This being my 500th post, it feels like a bit of a milestone, and I
thought I'd write about something that is seldom discussed: SEO and
email marketing, or, more specifically, how email marketing can be
helpful to your SEO efforts. Ideally, your efforts to promote your
website should not be limited to SEO alone. Digital marketing is a
complex affair, and its various aspects can work effectively together to
bring targeted traffic and conversions. Email marketing is a big
subject, but I will only talk here about how email marketing can assist
your SEO efforts.
As you know, the two pillars of successful SEO are killer content and quality backlinks. The ultimate point of SEO is goal conversion. How can email marketing help?
Content. Creating content is hard work. As it is created, we want to get the most mileage out of it. Newbies at web marketing often make the mistake of reusing the same content on the Web, for example, by putting the very same article on their primary website and then also on blogs and in article directories, for the benefit of backlinks. But in the eyes of search engines such “reprints” merely create duplicate content, and this tends to hurt your site’s SEO and also reduces the value of those backlinks. However, although this may change in the future, at present search engines don’t read or index email messages. If you have a mailing list, you can create a newsletter and circulate it to your subscribers by email and also publish it on your site without any worries about content duplication. That’s double mileage out of the same content.
Backlinks. These are the backbone of SEO. One of the challenges in link building is getting potential readers to know that you have got fresh fantastic content up there. Marketers are increasingly aware that social network promotion can be helpful in this department, but they sometimes forget that good old email works just as well! Use your email newsletter to let your subscribers know you have updated your site; include links to the new pages with brief descriptions. This will drive interested traffic to those pages, hopefully winning you backlinks if people see value in your content. Linking miracles can happen if your email newsletter goes viral via forwarding.
Goal conversion. Especially if your product or service has a long, complex sales cycle, you should not rely on SEO alone to retain your prospects. Sometimes potential customers spend whole months doing due diligence before they commit to buying this or that solution. They often start with informational, not commerce-oriented search queries. People may first find your site through such a query, but then they may easily forget the query they used and the fact that they bookmarked your URL. However, if you get them to subscribe to your newsletter, you can keep building trust and branding through the entire length of the sales cycle. In this scenario email marketing does not necessarily improve your SEO as such, but it helps it achieve its goal.
So here are some tips that will help you develop email marketing intelligently in conjunction with your SEO:
• Use a legitimate mailing list. Absolutely do not send spam. Spam is illegal in some parts of the world. In the US it is illegal under the CAN-SPAM Act of 2003. Never buy or rent mailing lists even if they are touted as "opt-in." A purchased email list is never opt-in; it is always a spam list. If you send spam, you will be reported, blocked by ISPs, harassed by SpamCop, blacklisted. Not only your email address but your whole domain may find itself on blacklists and blocklists, which can' be good for your SEO either. If you are on a shared IP address, other users will suffer too. So how do you build a genuine list?

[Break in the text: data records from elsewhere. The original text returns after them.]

`config.mk`:
```
export PLATFORM = sky130hd
export DESIGN_NAME = resr_regs
export DESIGN_NICKNAME = d
export VERILOG_FILES = /design/src/resr_pkg.sv /design/src/resr_regs.sv
export SDC_FILE = /design/constraint.sdc
export NUM_CORES = 1
export LEC_CHECK = 0
export BUFFER_PORTS_ARGS = -buffer_cell sky130_fd_sc_hd__buf_2
export CAP_MARGIN = 40
export CORE_AREA = 5 5 111 166
export DETAILED_ROUTE_END_ITERATION = 10
export DIE_AREA = 0 0 116 171
export PLACE_DENSITY = 0.4
export SETUP_SLACK_MARGIN = 0.02
export SKIP_LAST_GASP = 1
export SLEW_MARGIN = 20
export SYNTH_ARGS = -nofsm -noshare
export SYNTH_HDL_FRONTEND = slang
export SYNTH_SLANG_ARGS = --single-unit
export TNS_END_PERCENT = 10
```
`constraint.sdc`:
```
create_clock -name i_clock -period 2.57 [get_ports i_clock]
set_input_delay 0.3855 -clock i_clock [delete_from_list [all_inputs] [get_ports i_clock]]
set_output_delay 0.3855 -clock i_clock [all_outputs]
set_load 0.02 [all_outputs]
```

• Create a signup center on your site, visible from all pages. You can also use other techniques to get people to sign up. For example, take them to the signup page when they click on "Lean more" information links. Or create pop-ups inviting them to sign-up once they have posted a blog comment. Always let them know that you won't share their information (and be true to your promise).
• The most reliable form of email subscription is "verified opt-in" or "double opt-in." People opt-in by signing up and are then invited to validate their subscription by following a link in the confirmation email sent to them. This has been show to significantly reduce the number of spam complaints. (Yes, people can report your messages as spam even if they have properly subscribed!)

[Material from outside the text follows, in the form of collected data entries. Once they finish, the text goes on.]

**src/sbr_pkg.sv**
```systemverilog
package sbr_pkg;

   // ---------------------------------------------------------------
   // Register addresses
   // ---------------------------------------------------------------
   localparam logic [3:0] ADDR_NODE_ID_STATUS   = 4'h0;
   localparam logic [3:0] ADDR_GAP_RESET_CTRL   = 4'h1;
   localparam logic [3:0] ADDR_PORT_COUNT_INFO  = 4'h2;
   localparam logic [3:0] ADDR_SPEED_DELAY_INFO = 4'h3;
   localparam logic [3:0] ADDR_LINK_POWER_CTRL  = 4'h4;
   localparam logic [3:0] ADDR_INT_FEATURE_CTRL = 4'h5;
   localparam logic [3:0] ADDR_RESERVED_SIX     = 4'h6;
   localparam logic [3:0] ADDR_PAGE_PORT_SEL    = 4'h7;
   localparam logic [3:0] ADDR_PAGED_BASE       = 4'h8;

   // ---------------------------------------------------------------
   // Constant fields and reset values
   // ---------------------------------------------------------------
   localparam logic [2:0] EXTENDED_SET_VAL  = 3'h7;
   localparam logic [3:0] PORTS_DUAL_VAL    = 4'h2;
   localparam logic [3:0] PORTS_SINGLE_VAL  = 4'h1;
   localparam logic [2:0] SPEED_CAP_VAL     = 3'h2;
   localparam logic [3:0] REPEAT_DELAY_VAL  = 4'h1;
   localparam logic [2:0] REPEAT_JITTER_VAL = 3'h0;
   localparam logic [5:0] GAP_COUNT_RST     = 6'h3F;
   localparam logic [2:0] PAGE_SEL_RST      = 3'h0;
   localparam logic [3:0] PORT_SEL_RST      = 4'h0;
   localparam logic [7:0] PAGED_DATA_RST    = 8'h00;

   // ---------------------------------------------------------------
   // Pages that carry paged content; 2 to 6 are reserved
   // ---------------------------------------------------------------
   localparam logic [2:0] PAGE_RSVD_LO = 3'h2;
   localparam logic [2:0] PAGE_RSVD_HI = 3'h6;

   // ---------------------------------------------------------------
   // Bus reset control states
   // ---------------------------------------------------------------
   typedef enum logic [1:0] {
      SBR_IDLE      = 2'b00,
      SBR_WAIT_IDLE = 2'b01,
      SBR_RESETTING = 2'b10
   } sbr_state_t;

endpackage

```
**src/sbr_base_regs.sv**
```systemverilog
`timescale 1ns/1ps
module sbr_base_regs (
   // Clock and reset
   input  wire logic       clk_sys,
   input  wire logic       reset,
   // Register port
   input  wire logic [3:0] reg_addr,
   input  wire logic [7:0] reg_wdata,
   input  wire logic       reg_wr,
   input  wire logic       reg_rd,
   output logic      [7:0] reg_rdata,
   // Pins
   input  wire logic       cable_power_pin,
   input  wire logic       dual_port_strap,
   input  wire logic       contender_strap_pin,
   input  wire logic       link_power_status_input,
   // Events from the arbitration core
   input  wire logic       self_id_done,
   input  wire logic [5:0] self_id_node_addr,
   input  wire logic       tree_id_root,
   input  wire logic       bus_reset_event,
   input  wire logic       config_gap_load,
   input  wire logic [5:0] config_gap_value,
   input  wire logic       packet_busy,
   input  wire logic       config_timeout_event,
   input  wire logic       state_timeout_event,
   input  wire logic       port_event,
   input  wire logic       resume_event,
   // Controls to the arbitration core
   output logic            long_reset_start,
   output logic            short_reset_start,
   output logic            root_holdoff,
   output logic [5:0]      gap_count,
   output logic            link_activity,
   output logic            contender,
   output logic            accel_enable,
   output logic            node_address_valid,
   output logic            status_reg0_push
);

   // ---------------------------------------------------------------
   // Pin synchronisers
   // ---------------------------------------------------------------
   logic [1:0] cps_sync_r;
   logic [1:0] dual_sync_r;
   logic [1:0] cont_sync_r;
   logic [1:0] lps_sync_r;

   always_ff @(posedge clk_sys) begin
      cps_sync_r  <= {cps_sync_r[0], cable_power_pin};
      dual_sync_r <= {dual_sync_r[0], dual_port_strap};
      cont_sync_r <= {cont_sync_r[0], contender_strap_pin};
      lps_sync_r  <= {lps_sync_r[0], link_power_status_input};
   end

   wire cps_s  = cps_sync_r[1];
   wire dual_s = dual_sync_r[1];
   wire cont_s = cont_sync_r[1];
   wire lps_s  = lps_sync_r[1];

   // ---------------------------------------------------------------
   // Register state
   // ---------------------------------------------------------------
   logic [5:0] node_addr_r;
   logic       node_valid_r;
   logic       root_r;
   logic       cps_prev_r;
   logic       rhb_r;
   logic       ibr_r;
   logic [5:0] gap_r;
   logic       gap_touched_r;
   logic       link_active_control_r;
   logic       cont_r;
   logic       cont_loaded_r;
   logic [2:0] pwr_class_r;
   logic       resume_interrupt_enable_r;
   logic       short_bus_reset_request_r;
   logic       configuration_timeout_flag_r;
   logic       cable_power_flag_r;
   logic       state_timeout_flag_r;
   logic       pei_r;
   logic       eaa_r;
   logic       emc_r;
   logic [2:0] page_r;
   logic [3:0] port_sel_r;
   logic [7:0] base_rdata_r;
   logic       rd_paged_r;
   logic       rd_paged_rsvd_r;
   sbr_pkg::sbr_state_t state_r;
   sbr_pkg::sbr_state_t state_nxt;

   // ---------------------------------------------------------------
   // Address decode
   // ---------------------------------------------------------------
   wire       is_paged  = reg_addr[3];
   wire       wr_base   = reg_wr && !is_paged;
   wire       wr_r1     = wr_base && reg_addr == sbr_pkg::ADDR_GAP_RESET_CTRL;
   wire       wr_r4     = wr_base && reg_addr == sbr_pkg::ADDR_LINK_POWER_CTRL;
   wire       wr_r5     = wr_base && reg_addr == sbr_pkg::ADDR_INT_FEATURE_CTRL;
   wire       wr_r7     = wr_base && reg_addr == sbr_pkg::ADDR_PAGE_PORT_SEL;
   wire       page_rsvd = page_r >= sbr_pkg::PAGE_RSVD_LO &&
                          page_r <= sbr_pkg::PAGE_RSVD_HI;
   wire       wr_paged  = reg_wr && is_paged && !page_rsvd;
   wire [5:0] page_addr = {page_r, reg_addr[2:0]};

   // Bit 0 in the register map numbering is the MSB, so it sits at [7].
   wire w_rhb  = reg_wdata[7];
   wire w_ibr  = reg_wdata[6];
   wire w_lctl = reg_wdata[7];
   wire w_cont = reg_wdata[6];
   wire w_resume_interrupt_enable = reg_wdata[7];
   wire w_short_bus_reset_request = reg_wdata[6];
   wire w_configuration_timeout_flag = reg_wdata[5];
   wire w_cable_power_flag = reg_wdata[4];
   wire w_state_timeout_flag = reg_wdata[3];
   wire w_pei  = reg_wdata[2];
   wire w_eaa  = reg_wdata[1];
   wire w_emc  = reg_wdata[0];

   // ---------------------------------------------------------------
   // Read mux; base fields never look at the page.
   // ---------------------------------------------------------------
   wire [3:0] ports_val = dual_s ? sbr_pkg::PORTS_DUAL_VAL
                                 : sbr_pkg::PORTS_SINGLE_VAL;
   wire [7:0] rd_r0 = {node_addr_r, root_r, cps_s};
   wire [7:0] rd_r1 = {rhb_r, ibr_r, gap_r};
   wire [7:0] rd_r2 = {sbr_pkg::EXTENDED_SET_VAL, 1'b0,
                       ports_val};
   wire [7:0] rd_r3 = {sbr_pkg::SPEED_CAP_VAL, 1'b0,
                       sbr_pkg::REPEAT_DELAY_VAL};
   wire [7:0] rd_r4 = {link_active_control_r, cont_r, sbr_pkg::REPEAT_JITTER_VAL,
                       pwr_class_r};
   wire [7:0] rd_r5 = {resume_interrupt_enable_r, short_bus_reset_request_r, configuration_timeout_flag_r, cable_power_flag_r,
                       state_timeout_flag_r, pei_r, eaa_r, emc_r};
   wire [7:0] rd_r7 = {page_r, 1'b0, port_sel_r};
   logic [7:0] base_mux;

   always_comb begin
      unique case (reg_addr[2:0])
         3'h0:    base_mux = rd_r0;
         3'h1:    base_mux = rd_r1;
         3'h2:    base_mux = rd_r2;
         3'h3:    base_mux = rd_r3;
         3'h4:    base_mux = rd_r4;
         3'h5:    base_mux = rd_r5;
         3'h6:    base_mux = 8'h00;
         3'h7:    base_mux = rd_r7;
      endcase
   end

   // ---------------------------------------------------------------
   // Paged storage
   // ---------------------------------------------------------------
   logic [7:0] paged_rdata;

   sbr_page_mem u_page_mem (
      .clk_sys (clk_sys),
      .reset   (reset),
      .wr_en   (wr_paged),
      .wr_addr (page_addr),
      .wr_data (reg_wdata),
      .rd_addr (page_addr),
      .rd_data (paged_rdata)
   );

   always_ff @(posedge clk_sys) begin
      if (reset) begin
         base_rdata_r    <= 8'h00;
         rd_paged_r      <= 1'b0;
         rd_paged_rsvd_r <= 1'b0;
      end else begin
         base_rdata_r    <= reg_rd ? base_mux : 8'h00;
         rd_paged_r      <= reg_rd && is_paged;
         rd_paged_rsvd_r <= page_rsvd;
      end
   end

   // The paged memory output is already a register; the final select
   // is a flop-fed mux so read data stand only in the following cycle.
   assign reg_rdata = !rd_paged_r      ? base_rdata_r :
                      rd_paged_rsvd_r  ? 8'h00 : paged_rdata;

   // ---------------------------------------------------------------
   // Node identity and root
   // ---------------------------------------------------------------
   always_ff @(posedge clk_sys) begin
      if (reset) begin
         node_addr_r  <= 6'h00;
         node_valid_r <= 1'b0;
         root_r       <= 1'b0;
         status_reg0_push <= 1'b0;
      end else begin
         status_reg0_push <= self_id_done;
         if (bus_reset_event) begin
            node_valid_r <= 1'b0;
            root_r       <= 1'b0;
         end else begin
            if (self_id_done) begin
               node_addr_r  <= self_id_node_addr;
               node_valid_r <= 1'b1;
            end
            if (tree_id_root) begin
               root_r <= 1'b1;
            end
         end
      end
   end

   // ---------------------------------------------------------------
   // Gap count and root holdoff
   // ---------------------------------------------------------------
   wire gap_load = wr_r1 || config_gap_load;
   wire [5:0] gap_val = wr_r1 ? reg_wdata[5:0] : config_gap_value;

   always_ff @(posedge clk_sys) begin
      if (reset) begin
         rhb_r            <= 1'b0;
         gap_r            <= sbr_pkg::GAP_COUNT_RST;
         gap_touched_r    <= 1'b0;
      end else begin
         if (wr_r1) begin
            rhb_r <= w_rhb;
         end
         if (gap_load) begin
            gap_r         <= gap_val;
            gap_touched_r <= 1'b1;
         end else if (bus_reset_event) begin
            // A load survives exactly one bus reset; the next one with
            // no load in between restores the default.
            gap_touched_r <= 1'b0;
            if (!gap_touched_r) begin
               gap_r <= sbr_pkg::GAP_COUNT_RST;
            end
         end
      end
   end

   // ---------------------------------------------------------------
   // Link control, contender, power class
   // ---------------------------------------------------------------
   always_ff @(posedge clk_sys) begin
      if (reset) begin
         link_active_control_r       <= 1'b1;
         cont_r        <= 1'b0;
         cont_loaded_r <= 1'b0;
         pwr_class_r   <= 3'h0;
      end else begin
         cont_loaded_r <= 1'b1;
         if (wr_r4) begin
            link_active_control_r     <= w_lctl;
            cont_r      <= w_cont;
            pwr_class_r <= reg_wdata[2:0];
         end else if (!cont_loaded_r) begin
            cont_r <= cont_s;
         end
      end
   end

   // ---------------------------------------------------------------
   // Register 5: enables and write-one-to-clear flags
   // ---------------------------------------------------------------
   wire cps_fall  = cps_prev_r && !cps_s;
   wire pei_set   = port_event || (resume_interrupt_enable_r && resume_event);

   always_ff @(posedge clk_sys) begin
      if (reset) begin
         resume_interrupt_enable_r     <= 1'b0;
         configuration_timeout_flag_r     <= 1'b0;
         cable_power_flag_r     <= 1'b1;
         state_timeout_flag_r     <= 1'b0;
         pei_r      <= 1'b0;
         eaa_r      <= 1'b0;
         emc_r      <= 1'b0;
         cps_prev_r <= 1'b0;
      end else begin
         cps_prev_r <= cps_s;
         if (wr_r5) begin
            resume_interrupt_enable_r <= w_resume_interrupt_enable;
            eaa_r  <= w_eaa;
            emc_r  <= w_emc;
         end
         // Set wins over a same-cycle write of one.
         configuration_timeout_flag_r <= config_timeout_event || (configuration_timeout_flag_r && !(wr_r5 && w_configuration_timeout_flag));
         cable_power_flag_r <= cps_fall || (cable_power_flag_r && !(wr_r5 && w_cable_power_flag));
         state_timeout_flag_r <= state_timeout_event || (state_timeout_flag_r && !(wr_r5 && w_state_timeout_flag));
         pei_r  <= pei_set || (pei_r && !(wr_r5 && w_pei));
      end
   end

   // ---------------------------------------------------------------
   // Page and port selection
   // ---------------------------------------------------------------
   always_ff @(posedge clk_sys) begin
      if (reset) begin
         page_r     <= sbr_pkg::PAGE_SEL_RST;
         port_sel_r <= sbr_pkg::PORT_SEL_RST;
      end else if (wr_r7) begin
         page_r     <= reg_wdata[7:5];
         port_sel_r <= reg_wdata[3:0];
      end
   end

   // ---------------------------------------------------------------
   // Bus reset requests
   // ---------------------------------------------------------------
   wire ibr_set  = wr_r1 && w_ibr;
   wire short_bus_reset_request_set = wr_r5 && w_short_bus_reset_request;

   always_comb begin
      state_nxt = state_r;
      unique case (state_r)
         sbr_pkg::SBR_IDLE: begin
            if (ibr_r || short_bus_reset_request_r) begin
               state_nxt = sbr_pkg::SBR_WAIT_IDLE;
            end
         end
         sbr_pkg::SBR_WAIT_IDLE: begin
            if (bus_reset_event) begin
               state_nxt = sbr_pkg::SBR_IDLE;
            end else if (!packet_busy) begin
               state_nxt = sbr_pkg::SBR_RESETTING;
            end
         end
         sbr_pkg::SBR_RESETTING: begin
            if (bus_reset_event) begin
               state_nxt = sbr_pkg::SBR_IDLE;
            end
         end
         default: state_nxt = sbr_pkg::SBR_IDLE;
      endcase
   end

   wire go_reset = state_r == sbr_pkg::SBR_WAIT_IDLE && !packet_busy &&
                   !bus_reset_event;

   always_ff @(posedge clk_sys) begin
      if (reset) begin
         state_r           <= sbr_pkg::SBR_IDLE;
         ibr_r             <= 1'b0;
         short_bus_reset_request_r            <= 1'b0;
         long_reset_start  <= 1'b0;
         short_reset_start <= 1'b0;
      end else begin
         state_r           <= state_nxt;
         long_reset_start  <= go_reset && ibr_r;
         short_reset_start <= go_reset && !ibr_r && short_bus_reset_request_r;
         if (bus_reset_event) begin
            ibr_r  <= 1'b0;
            short_bus_reset_request_r <= 1'b0;
         end else begin
            if (ibr_set) begin
               ibr_r <= 1'b1;
            end
            if (short_bus_reset_request_set) begin
               short_bus_reset_request_r <= 1'b1;
            end
         end
      end
   end

   // ---------------------------------------------------------------
   // Status outputs
   // ---------------------------------------------------------------
   always_ff @(posedge clk_sys) begin
      if (reset) begin
         root_holdoff       <= 1'b0;
         gap_count          <= sbr_pkg::GAP_COUNT_RST;
         link_activity      <= 1'b0;
         contender          <= 1'b0;
         accel_enable       <= 1'b0;
         node_address_valid <= 1'b0;
      end else begin
         root_holdoff       <= rhb_r;
         gap_count          <= gap_r;
         link_activity      <= link_active_control_r && lps_s;
         contender          <= cont_r;
         accel_enable       <= eaa_r;
         node_address_valid <= node_valid_r;
      end
   end

endmodule

```
**src/sbr_page_mem.sv**
```systemverilog
`timescale 1ns/1ps
// Storage for the paged registers: 8 pages of 8 bytes each, with a
// registered read port.
module sbr_page_mem (
   // Clock and reset
   input  wire logic       clk_sys,
   input  wire logic       reset,
   // Write port
   input  wire logic       wr_en,
   input  wire logic [5:0] wr_addr,
   input  wire logic [7:0] wr_data,
   // Read port
   input  wire logic [5:0] rd_addr,
   output logic      [7:0] rd_data
);

   logic [7:0] mem_r [64];

   always_ff @(posedge clk_sys) begin
      if (wr_en) begin
         mem_r[wr_addr] <= wr_data;
      end
   end

   always_ff @(posedge clk_sys) begin
      if (reset) begin
         rd_data <= sbr_pkg::PAGED_DATA_RST;
      end else begin
         rd_data <= mem_r[rd_addr];
      end
   end

endmodule

```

• Provide a lot of terrific content on your site before expecting visitors to sign up. Use nice charts and graphs a lot in your information: many readers perceive them as signs of expertise.
• Always include your company’s physical address in each email message. (This is required by the CAN-SPAM Act.)

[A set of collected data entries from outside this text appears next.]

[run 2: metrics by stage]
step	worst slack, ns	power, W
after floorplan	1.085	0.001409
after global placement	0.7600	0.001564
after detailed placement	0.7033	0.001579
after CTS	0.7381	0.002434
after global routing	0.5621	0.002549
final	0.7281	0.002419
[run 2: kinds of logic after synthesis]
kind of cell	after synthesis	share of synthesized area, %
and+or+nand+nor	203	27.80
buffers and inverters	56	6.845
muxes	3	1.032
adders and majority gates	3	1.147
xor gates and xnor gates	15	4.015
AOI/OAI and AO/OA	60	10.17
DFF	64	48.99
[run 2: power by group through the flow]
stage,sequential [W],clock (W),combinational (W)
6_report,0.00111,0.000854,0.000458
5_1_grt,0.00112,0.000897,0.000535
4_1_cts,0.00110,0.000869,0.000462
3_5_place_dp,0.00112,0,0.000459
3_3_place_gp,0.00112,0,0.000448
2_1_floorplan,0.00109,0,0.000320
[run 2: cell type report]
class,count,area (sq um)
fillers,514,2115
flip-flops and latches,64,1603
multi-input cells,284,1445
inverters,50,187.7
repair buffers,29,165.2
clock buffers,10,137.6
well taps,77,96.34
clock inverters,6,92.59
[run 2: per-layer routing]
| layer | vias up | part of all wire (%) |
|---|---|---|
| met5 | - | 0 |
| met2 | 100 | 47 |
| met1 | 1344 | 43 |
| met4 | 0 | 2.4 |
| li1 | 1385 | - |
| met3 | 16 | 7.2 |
### src/logic/gstmr_pkg.sv
// Constants, register map and state types of the gated sixteen-bit timer
//
// Overview of operation
// RULE1: Sixteen-bit up-counter written and read as high and low bytes, writes take effect at once.
// RULE2: On-bit clear means off; on alone counts always; on with gate-enable follows gate.
// RULE3: Clock select 11 low-freq osc, 10 external pin, 01 system clock, 00 instruction clock.
// RULE4: System clock source advances four counts per instruction cycle.
// RULE5: External source counts rising edges, synchronized or asynchronous.
// RULE6: External mode needs a falling edge before first rising edge after enable, write, disable.
// RULE7: Prescaler divides by 1, 2, 4 or 8 and is hidden from software.
// RULE8: Writing either count byte clears the prescaler.
// RULE9: Oscillator-enable starts the crystal oscillator, which keeps running in sleep.
// RULE10: Sync-disable bit lets the external input count free of instruction phases.
// RULE11: Asynchronous external counting runs in sleep and its overflow requests wake-up.
// RULE12: Reading count bytes during asynchronous counting returns a valid value.
// RULE13: Software stops the counter before writing; a racing write may corrupt the count.
// RULE14: Switching sync mode may lose or add one increment.
// RULE15: Gate-enable bit turns gating on; polarity bit picks the counting gate level.
// RULE16: Gate open counts on selected clock edge; gate closed holds the count.
// RULE17: Counting happens when gate level equals the polarity bit.
// RULE18: Three identical timers, each with own counter, control and gate.
// RULE19: Software may preload FC00h so overflow marks 1024 oscillator cycles.
// RULE20: Count wraps FFFFh to 0000h and sets a flag only software clears.
// RULE21: Gate source 00 gate pin, 01 eight-bit timer overflow, 10/11 comparators.
package gstmr_pkg;
    localparam int unsigned NCH        = 3;
    localparam int unsigned ADDR_W     = 4;
    localparam int unsigned DATA_W     = 8;
    localparam logic [1:0]  OFS_CNT_LO = 2'h0;
    localparam logic [1:0]  OFS_CNT_HI = 2'h1;
    localparam logic [1:0]  OFS_TCON   = 2'h2;
    localparam logic [1:0]  OFS_GCON   = 2'h3;
    // Timer control register fields
    localparam int unsigned TC_ON      = 0;
    localparam int unsigned TC_ASYNC   = 1;
    localparam int unsigned TC_OSCEN   = 2;
    localparam int unsigned TC_PS_LO   = 4;
    localparam int unsigned TC_CS_LO   = 6;
    localparam logic [7:0]  TC_MASK    = 8'hf7;
    // Gate control register fields
    localparam int unsigned GC_SRC_LO  = 0;
    localparam int unsigned GC_OVF     = 3;
    localparam int unsigned GC_POL     = 6;
    localparam int unsigned GC_GE      = 7;
    localparam logic [7:0]  GC_MASK    = 8'hc3;
    // Clock select and gate source codes
    localparam logic [1:0]  CS_INSTR   = 2'h0;
    localparam logic [1:0]  CS_SYS     = 2'h1;
    localparam logic [1:0]  CS_EXT     = 2'h2;
    localparam logic [1:0]  CS_LFOSC   = 2'h3;
    localparam logic [1:0]  GS_PIN     = 2'h0;
    localparam logic [1:0]  GS_T0OVF   = 2'h1;
    localparam logic [1:0]  GS_CMP1    = 2'h2;
    localparam logic [1:0]  GS_CMP2    = 2'h3;
    // Values after reset and the count's top value
    localparam logic [15:0] CNT_RST    = 16'h0000;
    localparam logic [7:0]  TCON_RST   = 8'h00;
    localparam logic [7:0]  GCON_RST   = 8'h00;
    localparam logic [2:0]  PSC_RST    = 3'h0;
    localparam logic [7:0]  RDATA_RST  = 8'h00;
    localparam logic [15:0] CNT_MAX    = 16'hffff;
    // Cycle counts of the internal time bases
    localparam int unsigned INSTR_DIV  = 4;
    localparam int unsigned LFOSC_DIV  = 640;

    typedef struct packed {
        logic [NCH-1:0][15:0] cnt;
        logic [NCH-1:0][7:0]  tcon;
        logic [NCH-1:0][7:0]  gcon;
        logic [NCH-1:0][2:0]  psc;
        logic [NCH-1:0]       armed;
        logic [NCH-1:0]       src_prev;
        logic [NCH-1:0]       pend;
        logic [NCH-1:0]       ovf;
        logic [NCH-1:0]       xtal_out;
        logic [7:0]           rdata;
    } gstmr_state_t;
endpackage : gstmr_pkg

• Always include an easy unsubscribe option, preferably via a live link. (This also honors the CAN-SPAM Act).
• Do not bombard your subscribers with messages that are pure marketing. Create a genuine and informative newsletter. At least 95% or so of each message should consist of free, high quality, valuable information. Giving away free value is the way of modern digital marketing, and falling away from it puts you at a significant disadvantage.
• Invest in a sophisticated email marketing program that enables you to create beautiful HTML messages in a WYSWYG ("what you see is what you get") editor. You can then reuse the HTML on your site. Alternatively, such software often has the ability to "fetch" a page of your site from a URL and use it as the body of your message.
• Sequence and automate your email marketing campaigns with autoresponders. Most email marketing software today supports schedulers and event-triggered autoresponders. This is a big subject that can be researched independently.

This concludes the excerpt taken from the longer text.